Find each line below where the word "shared" occurs, and copy it.

________________________________________

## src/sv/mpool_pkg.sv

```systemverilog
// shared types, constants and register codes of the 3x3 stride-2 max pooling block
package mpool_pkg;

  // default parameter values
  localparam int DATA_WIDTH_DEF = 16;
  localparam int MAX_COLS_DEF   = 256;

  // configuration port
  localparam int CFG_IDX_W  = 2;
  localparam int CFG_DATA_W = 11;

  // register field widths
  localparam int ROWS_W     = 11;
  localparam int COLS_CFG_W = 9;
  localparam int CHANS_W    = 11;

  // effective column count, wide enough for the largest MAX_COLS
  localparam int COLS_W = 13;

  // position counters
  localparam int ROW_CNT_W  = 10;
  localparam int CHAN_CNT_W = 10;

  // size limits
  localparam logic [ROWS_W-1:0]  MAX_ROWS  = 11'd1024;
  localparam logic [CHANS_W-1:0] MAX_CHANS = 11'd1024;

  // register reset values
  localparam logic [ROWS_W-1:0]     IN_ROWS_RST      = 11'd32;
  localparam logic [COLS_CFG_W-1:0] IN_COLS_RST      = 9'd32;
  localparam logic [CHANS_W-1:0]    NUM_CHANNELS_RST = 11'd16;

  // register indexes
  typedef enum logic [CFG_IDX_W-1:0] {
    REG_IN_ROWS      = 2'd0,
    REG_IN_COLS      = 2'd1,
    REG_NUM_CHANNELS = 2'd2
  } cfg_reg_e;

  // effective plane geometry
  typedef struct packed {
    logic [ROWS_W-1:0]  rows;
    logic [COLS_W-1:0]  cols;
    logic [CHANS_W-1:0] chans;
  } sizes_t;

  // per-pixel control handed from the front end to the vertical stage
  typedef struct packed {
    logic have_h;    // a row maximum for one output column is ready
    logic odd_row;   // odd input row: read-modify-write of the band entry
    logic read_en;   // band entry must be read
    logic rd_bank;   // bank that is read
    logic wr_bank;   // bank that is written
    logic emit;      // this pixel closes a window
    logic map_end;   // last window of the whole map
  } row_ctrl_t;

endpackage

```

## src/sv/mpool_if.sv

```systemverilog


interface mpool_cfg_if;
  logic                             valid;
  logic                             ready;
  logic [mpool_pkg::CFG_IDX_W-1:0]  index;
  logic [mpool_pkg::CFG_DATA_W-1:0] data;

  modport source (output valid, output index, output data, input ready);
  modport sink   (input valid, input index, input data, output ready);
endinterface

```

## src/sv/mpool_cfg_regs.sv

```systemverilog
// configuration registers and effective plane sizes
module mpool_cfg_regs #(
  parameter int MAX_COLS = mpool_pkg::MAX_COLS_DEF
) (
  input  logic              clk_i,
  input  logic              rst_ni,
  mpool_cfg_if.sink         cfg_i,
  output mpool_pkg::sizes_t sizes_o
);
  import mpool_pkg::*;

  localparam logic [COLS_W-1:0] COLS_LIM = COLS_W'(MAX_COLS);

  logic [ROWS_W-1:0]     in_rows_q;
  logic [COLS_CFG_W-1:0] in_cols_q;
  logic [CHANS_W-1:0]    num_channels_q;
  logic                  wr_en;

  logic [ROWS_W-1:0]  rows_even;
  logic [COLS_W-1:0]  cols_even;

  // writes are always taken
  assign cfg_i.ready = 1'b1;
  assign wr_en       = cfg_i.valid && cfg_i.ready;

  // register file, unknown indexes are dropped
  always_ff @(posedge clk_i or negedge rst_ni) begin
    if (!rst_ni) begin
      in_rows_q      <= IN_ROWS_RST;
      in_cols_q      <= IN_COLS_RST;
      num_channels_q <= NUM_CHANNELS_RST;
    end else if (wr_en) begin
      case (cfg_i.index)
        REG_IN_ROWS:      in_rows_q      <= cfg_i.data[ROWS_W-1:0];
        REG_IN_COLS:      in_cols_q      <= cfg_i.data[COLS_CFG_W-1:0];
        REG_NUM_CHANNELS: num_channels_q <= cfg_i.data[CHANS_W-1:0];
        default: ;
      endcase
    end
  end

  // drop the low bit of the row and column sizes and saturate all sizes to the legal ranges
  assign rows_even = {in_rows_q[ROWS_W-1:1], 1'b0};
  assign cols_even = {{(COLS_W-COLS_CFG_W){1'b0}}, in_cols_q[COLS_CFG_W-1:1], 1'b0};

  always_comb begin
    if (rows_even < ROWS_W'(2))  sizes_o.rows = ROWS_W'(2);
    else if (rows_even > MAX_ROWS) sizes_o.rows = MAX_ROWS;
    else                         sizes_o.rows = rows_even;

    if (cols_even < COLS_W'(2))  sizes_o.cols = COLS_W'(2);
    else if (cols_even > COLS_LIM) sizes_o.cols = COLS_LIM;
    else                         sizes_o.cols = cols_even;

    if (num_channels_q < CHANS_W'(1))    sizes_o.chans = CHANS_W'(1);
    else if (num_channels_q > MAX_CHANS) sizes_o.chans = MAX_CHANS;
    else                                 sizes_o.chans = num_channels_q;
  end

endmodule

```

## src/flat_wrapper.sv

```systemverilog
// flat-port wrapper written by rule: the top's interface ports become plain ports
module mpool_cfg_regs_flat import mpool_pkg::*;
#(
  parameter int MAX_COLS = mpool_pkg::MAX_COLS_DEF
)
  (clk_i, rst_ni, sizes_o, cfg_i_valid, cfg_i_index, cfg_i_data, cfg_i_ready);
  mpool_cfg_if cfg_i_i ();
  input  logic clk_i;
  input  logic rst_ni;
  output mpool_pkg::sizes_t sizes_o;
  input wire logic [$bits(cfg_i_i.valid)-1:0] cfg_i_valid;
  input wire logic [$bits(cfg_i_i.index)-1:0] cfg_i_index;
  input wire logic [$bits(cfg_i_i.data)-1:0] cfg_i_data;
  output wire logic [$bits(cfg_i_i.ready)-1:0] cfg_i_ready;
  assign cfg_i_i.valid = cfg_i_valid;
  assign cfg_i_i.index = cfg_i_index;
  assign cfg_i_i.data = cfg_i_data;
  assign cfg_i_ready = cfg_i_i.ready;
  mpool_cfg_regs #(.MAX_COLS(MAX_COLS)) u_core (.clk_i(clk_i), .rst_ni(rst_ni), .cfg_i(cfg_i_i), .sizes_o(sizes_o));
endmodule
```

________________________________________

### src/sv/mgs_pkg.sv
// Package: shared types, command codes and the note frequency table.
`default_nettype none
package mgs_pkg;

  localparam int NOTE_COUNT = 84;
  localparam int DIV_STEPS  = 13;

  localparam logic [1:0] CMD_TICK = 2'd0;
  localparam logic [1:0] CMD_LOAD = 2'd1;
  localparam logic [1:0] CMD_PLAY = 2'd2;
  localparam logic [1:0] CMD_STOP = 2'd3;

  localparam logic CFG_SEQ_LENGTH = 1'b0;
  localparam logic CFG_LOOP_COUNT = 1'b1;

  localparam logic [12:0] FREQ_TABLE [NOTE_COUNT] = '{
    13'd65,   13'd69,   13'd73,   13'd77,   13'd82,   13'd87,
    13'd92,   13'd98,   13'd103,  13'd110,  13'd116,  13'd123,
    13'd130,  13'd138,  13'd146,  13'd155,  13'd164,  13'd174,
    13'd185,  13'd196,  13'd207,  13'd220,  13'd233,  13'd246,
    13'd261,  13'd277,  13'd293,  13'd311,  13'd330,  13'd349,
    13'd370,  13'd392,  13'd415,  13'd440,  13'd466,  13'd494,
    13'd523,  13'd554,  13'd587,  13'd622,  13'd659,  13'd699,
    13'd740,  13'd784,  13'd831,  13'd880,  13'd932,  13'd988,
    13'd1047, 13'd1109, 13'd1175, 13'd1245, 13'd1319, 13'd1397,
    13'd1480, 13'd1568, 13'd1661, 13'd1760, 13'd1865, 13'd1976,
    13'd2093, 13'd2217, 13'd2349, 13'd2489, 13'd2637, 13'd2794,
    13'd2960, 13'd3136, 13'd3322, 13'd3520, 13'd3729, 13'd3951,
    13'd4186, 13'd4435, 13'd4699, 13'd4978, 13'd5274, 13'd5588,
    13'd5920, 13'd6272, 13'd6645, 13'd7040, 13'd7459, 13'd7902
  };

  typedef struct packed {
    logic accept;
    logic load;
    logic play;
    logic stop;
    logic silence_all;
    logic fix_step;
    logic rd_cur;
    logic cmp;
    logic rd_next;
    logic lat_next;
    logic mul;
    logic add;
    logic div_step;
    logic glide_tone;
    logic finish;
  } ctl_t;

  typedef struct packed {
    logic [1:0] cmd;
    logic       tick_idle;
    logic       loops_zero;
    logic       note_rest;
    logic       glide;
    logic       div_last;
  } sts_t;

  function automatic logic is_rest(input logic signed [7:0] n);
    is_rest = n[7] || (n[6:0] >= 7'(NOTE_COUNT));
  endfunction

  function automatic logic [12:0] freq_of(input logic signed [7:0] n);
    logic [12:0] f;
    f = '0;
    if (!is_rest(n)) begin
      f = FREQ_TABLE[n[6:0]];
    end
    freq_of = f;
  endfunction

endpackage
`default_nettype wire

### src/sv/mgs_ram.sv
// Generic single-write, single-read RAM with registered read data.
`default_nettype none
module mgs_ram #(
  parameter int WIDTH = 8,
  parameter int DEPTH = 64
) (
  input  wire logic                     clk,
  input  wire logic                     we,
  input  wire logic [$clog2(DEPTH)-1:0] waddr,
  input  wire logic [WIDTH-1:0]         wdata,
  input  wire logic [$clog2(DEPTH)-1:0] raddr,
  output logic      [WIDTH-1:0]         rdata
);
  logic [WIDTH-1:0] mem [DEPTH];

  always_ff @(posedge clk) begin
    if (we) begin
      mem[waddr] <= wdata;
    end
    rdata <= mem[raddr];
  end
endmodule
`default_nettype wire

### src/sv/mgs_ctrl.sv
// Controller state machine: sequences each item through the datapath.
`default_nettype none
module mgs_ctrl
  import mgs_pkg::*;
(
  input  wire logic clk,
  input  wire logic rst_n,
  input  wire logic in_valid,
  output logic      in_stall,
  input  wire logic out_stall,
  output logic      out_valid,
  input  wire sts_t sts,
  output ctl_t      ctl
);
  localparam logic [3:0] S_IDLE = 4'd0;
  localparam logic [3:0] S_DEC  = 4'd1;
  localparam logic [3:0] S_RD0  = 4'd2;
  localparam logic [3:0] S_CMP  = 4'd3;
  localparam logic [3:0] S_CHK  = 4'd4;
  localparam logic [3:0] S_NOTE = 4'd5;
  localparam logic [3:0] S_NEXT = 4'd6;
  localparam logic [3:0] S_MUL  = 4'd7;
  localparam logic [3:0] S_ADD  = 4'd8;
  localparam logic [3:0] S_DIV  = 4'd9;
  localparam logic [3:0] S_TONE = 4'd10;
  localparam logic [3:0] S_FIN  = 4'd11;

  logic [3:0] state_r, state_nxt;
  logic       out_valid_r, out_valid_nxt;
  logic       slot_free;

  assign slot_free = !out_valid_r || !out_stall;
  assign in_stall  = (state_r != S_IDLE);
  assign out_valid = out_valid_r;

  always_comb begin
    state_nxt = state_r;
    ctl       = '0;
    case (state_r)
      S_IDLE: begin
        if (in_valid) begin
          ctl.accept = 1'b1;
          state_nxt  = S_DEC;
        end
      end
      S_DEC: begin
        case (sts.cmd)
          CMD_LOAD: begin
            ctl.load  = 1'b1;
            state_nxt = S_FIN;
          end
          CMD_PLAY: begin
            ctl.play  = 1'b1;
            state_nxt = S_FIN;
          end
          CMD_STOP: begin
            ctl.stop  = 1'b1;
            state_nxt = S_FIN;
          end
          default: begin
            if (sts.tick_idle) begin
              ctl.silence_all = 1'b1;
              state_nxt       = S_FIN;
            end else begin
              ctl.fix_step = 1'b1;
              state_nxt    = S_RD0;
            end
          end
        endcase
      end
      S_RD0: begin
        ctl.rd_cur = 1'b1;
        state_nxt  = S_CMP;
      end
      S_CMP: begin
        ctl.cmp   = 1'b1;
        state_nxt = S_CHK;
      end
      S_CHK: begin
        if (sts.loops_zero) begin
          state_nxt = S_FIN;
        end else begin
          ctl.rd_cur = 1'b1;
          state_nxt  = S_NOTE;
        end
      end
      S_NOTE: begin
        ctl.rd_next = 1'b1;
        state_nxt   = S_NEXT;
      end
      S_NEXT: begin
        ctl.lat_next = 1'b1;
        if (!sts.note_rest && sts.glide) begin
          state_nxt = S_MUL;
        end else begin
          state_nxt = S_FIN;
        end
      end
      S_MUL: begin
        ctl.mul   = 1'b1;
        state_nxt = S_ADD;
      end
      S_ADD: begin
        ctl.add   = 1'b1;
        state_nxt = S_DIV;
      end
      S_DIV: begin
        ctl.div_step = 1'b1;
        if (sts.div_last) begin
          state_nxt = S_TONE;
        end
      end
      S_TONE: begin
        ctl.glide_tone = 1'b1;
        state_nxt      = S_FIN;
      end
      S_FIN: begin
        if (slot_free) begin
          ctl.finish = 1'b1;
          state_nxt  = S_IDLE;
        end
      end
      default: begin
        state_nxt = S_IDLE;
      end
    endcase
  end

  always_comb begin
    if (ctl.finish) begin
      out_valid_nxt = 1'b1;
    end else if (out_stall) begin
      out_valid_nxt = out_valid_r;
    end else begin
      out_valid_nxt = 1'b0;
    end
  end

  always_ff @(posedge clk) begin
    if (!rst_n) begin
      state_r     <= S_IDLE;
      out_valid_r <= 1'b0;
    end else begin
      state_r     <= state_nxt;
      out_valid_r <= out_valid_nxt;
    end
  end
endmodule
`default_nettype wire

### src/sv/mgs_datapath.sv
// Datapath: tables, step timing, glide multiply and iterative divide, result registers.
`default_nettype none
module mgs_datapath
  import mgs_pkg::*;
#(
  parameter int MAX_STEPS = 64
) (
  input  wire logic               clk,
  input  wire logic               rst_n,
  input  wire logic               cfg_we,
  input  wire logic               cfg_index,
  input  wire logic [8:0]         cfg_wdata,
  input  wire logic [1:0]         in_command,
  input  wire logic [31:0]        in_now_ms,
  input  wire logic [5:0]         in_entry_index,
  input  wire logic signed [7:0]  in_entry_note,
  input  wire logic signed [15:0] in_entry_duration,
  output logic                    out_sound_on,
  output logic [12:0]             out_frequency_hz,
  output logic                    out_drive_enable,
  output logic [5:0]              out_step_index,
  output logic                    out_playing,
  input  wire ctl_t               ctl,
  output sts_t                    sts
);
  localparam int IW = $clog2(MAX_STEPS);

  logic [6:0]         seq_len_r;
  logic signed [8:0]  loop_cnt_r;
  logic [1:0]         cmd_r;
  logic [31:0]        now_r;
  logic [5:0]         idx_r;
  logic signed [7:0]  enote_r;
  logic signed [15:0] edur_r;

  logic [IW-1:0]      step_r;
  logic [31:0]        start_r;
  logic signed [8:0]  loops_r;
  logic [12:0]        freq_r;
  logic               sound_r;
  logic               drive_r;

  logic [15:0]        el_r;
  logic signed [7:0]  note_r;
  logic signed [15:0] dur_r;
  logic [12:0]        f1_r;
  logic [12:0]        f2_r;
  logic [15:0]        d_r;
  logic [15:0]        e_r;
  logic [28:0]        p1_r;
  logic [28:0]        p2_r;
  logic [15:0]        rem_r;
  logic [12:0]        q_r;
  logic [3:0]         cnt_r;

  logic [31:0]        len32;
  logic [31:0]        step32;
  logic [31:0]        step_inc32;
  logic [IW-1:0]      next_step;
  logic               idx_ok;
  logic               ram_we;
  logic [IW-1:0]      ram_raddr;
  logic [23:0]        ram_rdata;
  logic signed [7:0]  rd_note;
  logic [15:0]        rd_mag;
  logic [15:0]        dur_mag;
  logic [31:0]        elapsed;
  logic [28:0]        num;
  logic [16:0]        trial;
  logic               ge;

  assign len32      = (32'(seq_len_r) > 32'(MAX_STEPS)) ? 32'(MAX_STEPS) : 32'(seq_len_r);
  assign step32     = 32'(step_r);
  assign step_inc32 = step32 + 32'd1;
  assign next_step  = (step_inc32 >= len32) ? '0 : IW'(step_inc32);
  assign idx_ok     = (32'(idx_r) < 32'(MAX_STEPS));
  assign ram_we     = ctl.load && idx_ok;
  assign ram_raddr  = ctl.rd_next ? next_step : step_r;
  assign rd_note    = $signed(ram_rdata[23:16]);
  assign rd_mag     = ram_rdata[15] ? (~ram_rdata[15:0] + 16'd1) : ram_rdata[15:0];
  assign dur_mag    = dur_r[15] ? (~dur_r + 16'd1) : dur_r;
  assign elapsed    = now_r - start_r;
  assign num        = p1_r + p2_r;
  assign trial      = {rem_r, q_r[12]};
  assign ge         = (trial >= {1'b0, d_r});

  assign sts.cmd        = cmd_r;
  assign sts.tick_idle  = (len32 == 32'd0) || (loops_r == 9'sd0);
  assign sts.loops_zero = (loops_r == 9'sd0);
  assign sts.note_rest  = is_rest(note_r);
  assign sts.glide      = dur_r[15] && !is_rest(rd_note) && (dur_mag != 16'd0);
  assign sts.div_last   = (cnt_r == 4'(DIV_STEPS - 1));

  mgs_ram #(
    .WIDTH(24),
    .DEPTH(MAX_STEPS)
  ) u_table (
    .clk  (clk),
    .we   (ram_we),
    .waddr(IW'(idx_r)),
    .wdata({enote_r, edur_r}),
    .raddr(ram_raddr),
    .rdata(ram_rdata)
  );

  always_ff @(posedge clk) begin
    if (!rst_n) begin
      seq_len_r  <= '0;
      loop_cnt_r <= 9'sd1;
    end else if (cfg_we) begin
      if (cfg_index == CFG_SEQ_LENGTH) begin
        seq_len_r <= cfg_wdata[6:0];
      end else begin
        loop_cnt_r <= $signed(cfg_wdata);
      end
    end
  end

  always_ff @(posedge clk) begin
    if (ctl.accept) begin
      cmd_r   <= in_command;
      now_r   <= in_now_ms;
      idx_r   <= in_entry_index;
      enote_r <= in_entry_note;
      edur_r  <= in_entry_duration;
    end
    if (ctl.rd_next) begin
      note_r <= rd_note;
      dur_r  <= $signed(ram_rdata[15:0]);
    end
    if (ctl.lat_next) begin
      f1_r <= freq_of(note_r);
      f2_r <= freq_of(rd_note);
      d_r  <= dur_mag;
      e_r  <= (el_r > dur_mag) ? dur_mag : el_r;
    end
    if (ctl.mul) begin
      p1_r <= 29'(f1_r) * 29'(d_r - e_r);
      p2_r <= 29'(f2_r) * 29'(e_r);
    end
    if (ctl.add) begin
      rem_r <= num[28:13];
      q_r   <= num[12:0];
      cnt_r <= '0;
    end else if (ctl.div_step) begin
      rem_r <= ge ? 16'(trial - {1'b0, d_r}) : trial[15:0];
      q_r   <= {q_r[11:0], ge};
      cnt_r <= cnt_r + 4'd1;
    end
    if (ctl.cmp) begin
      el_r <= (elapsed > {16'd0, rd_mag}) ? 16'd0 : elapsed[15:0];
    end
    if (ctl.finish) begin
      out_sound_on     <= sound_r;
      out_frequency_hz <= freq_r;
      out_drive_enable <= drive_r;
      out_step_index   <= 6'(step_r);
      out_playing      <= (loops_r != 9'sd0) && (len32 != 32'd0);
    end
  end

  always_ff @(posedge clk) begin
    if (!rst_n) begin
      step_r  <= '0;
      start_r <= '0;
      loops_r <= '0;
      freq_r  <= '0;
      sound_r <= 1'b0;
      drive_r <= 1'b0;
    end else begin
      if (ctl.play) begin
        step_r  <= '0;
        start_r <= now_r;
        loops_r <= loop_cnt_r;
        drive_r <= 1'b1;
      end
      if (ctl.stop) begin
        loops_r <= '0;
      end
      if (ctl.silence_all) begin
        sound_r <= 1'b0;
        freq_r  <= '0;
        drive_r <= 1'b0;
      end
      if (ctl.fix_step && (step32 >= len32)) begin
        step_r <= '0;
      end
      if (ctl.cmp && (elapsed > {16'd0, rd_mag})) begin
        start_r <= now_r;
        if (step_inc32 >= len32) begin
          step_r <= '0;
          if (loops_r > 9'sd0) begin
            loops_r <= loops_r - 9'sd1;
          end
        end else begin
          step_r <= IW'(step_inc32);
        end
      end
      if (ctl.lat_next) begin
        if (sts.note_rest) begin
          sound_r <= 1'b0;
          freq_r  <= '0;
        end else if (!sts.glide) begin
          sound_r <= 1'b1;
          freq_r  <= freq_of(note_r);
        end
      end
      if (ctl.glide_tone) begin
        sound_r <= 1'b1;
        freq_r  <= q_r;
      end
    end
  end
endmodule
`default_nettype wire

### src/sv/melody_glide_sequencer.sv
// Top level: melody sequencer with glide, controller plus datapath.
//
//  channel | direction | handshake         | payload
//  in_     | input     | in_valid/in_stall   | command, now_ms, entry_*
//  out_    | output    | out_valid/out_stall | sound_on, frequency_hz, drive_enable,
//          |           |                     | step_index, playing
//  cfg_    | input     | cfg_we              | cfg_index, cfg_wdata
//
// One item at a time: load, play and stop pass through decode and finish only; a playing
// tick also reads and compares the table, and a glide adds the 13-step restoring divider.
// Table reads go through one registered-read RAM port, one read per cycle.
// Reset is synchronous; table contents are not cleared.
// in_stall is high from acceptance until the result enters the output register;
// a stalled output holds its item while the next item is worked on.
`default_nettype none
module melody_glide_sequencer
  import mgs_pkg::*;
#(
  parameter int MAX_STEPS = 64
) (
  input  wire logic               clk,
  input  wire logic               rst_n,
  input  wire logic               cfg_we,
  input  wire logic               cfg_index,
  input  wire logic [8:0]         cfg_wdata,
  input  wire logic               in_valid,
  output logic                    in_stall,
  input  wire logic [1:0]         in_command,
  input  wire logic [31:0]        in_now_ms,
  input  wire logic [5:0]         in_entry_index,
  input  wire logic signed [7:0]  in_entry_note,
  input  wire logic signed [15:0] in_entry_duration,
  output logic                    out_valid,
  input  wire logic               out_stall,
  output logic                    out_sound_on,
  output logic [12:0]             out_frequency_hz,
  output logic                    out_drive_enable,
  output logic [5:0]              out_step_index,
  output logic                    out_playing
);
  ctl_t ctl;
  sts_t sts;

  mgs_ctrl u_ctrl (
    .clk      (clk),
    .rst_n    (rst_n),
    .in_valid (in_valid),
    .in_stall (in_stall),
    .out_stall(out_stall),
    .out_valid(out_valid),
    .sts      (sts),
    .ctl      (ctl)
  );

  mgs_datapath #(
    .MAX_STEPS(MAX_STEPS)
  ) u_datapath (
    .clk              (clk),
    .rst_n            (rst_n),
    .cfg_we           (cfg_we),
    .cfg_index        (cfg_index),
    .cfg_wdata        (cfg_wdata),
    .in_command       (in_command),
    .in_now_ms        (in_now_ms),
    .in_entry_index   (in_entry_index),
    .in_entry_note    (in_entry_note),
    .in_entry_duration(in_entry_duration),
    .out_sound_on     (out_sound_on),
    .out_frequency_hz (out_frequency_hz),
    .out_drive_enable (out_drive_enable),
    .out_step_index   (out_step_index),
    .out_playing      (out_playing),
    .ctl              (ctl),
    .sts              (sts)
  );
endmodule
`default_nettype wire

________________________________________

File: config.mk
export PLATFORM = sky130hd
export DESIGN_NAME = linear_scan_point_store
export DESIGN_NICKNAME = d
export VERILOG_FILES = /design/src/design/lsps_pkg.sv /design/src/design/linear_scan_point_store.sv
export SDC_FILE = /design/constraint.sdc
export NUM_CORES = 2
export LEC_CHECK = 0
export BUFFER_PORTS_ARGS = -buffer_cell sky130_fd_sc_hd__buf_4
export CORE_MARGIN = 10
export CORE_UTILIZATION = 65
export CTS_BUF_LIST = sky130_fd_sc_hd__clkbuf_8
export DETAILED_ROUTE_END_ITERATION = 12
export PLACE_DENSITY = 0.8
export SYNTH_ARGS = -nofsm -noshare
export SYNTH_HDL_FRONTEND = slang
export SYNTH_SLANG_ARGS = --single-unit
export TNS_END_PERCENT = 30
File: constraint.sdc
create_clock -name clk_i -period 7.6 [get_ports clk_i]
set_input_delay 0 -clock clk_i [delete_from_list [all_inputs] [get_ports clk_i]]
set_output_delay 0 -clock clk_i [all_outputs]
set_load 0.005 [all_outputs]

________________________________________

Solution to this exercise ->
// shared types, constants and register codes of the 3x3 stride-2 max pooling block
// Package: shared types, command codes and the note frequency table.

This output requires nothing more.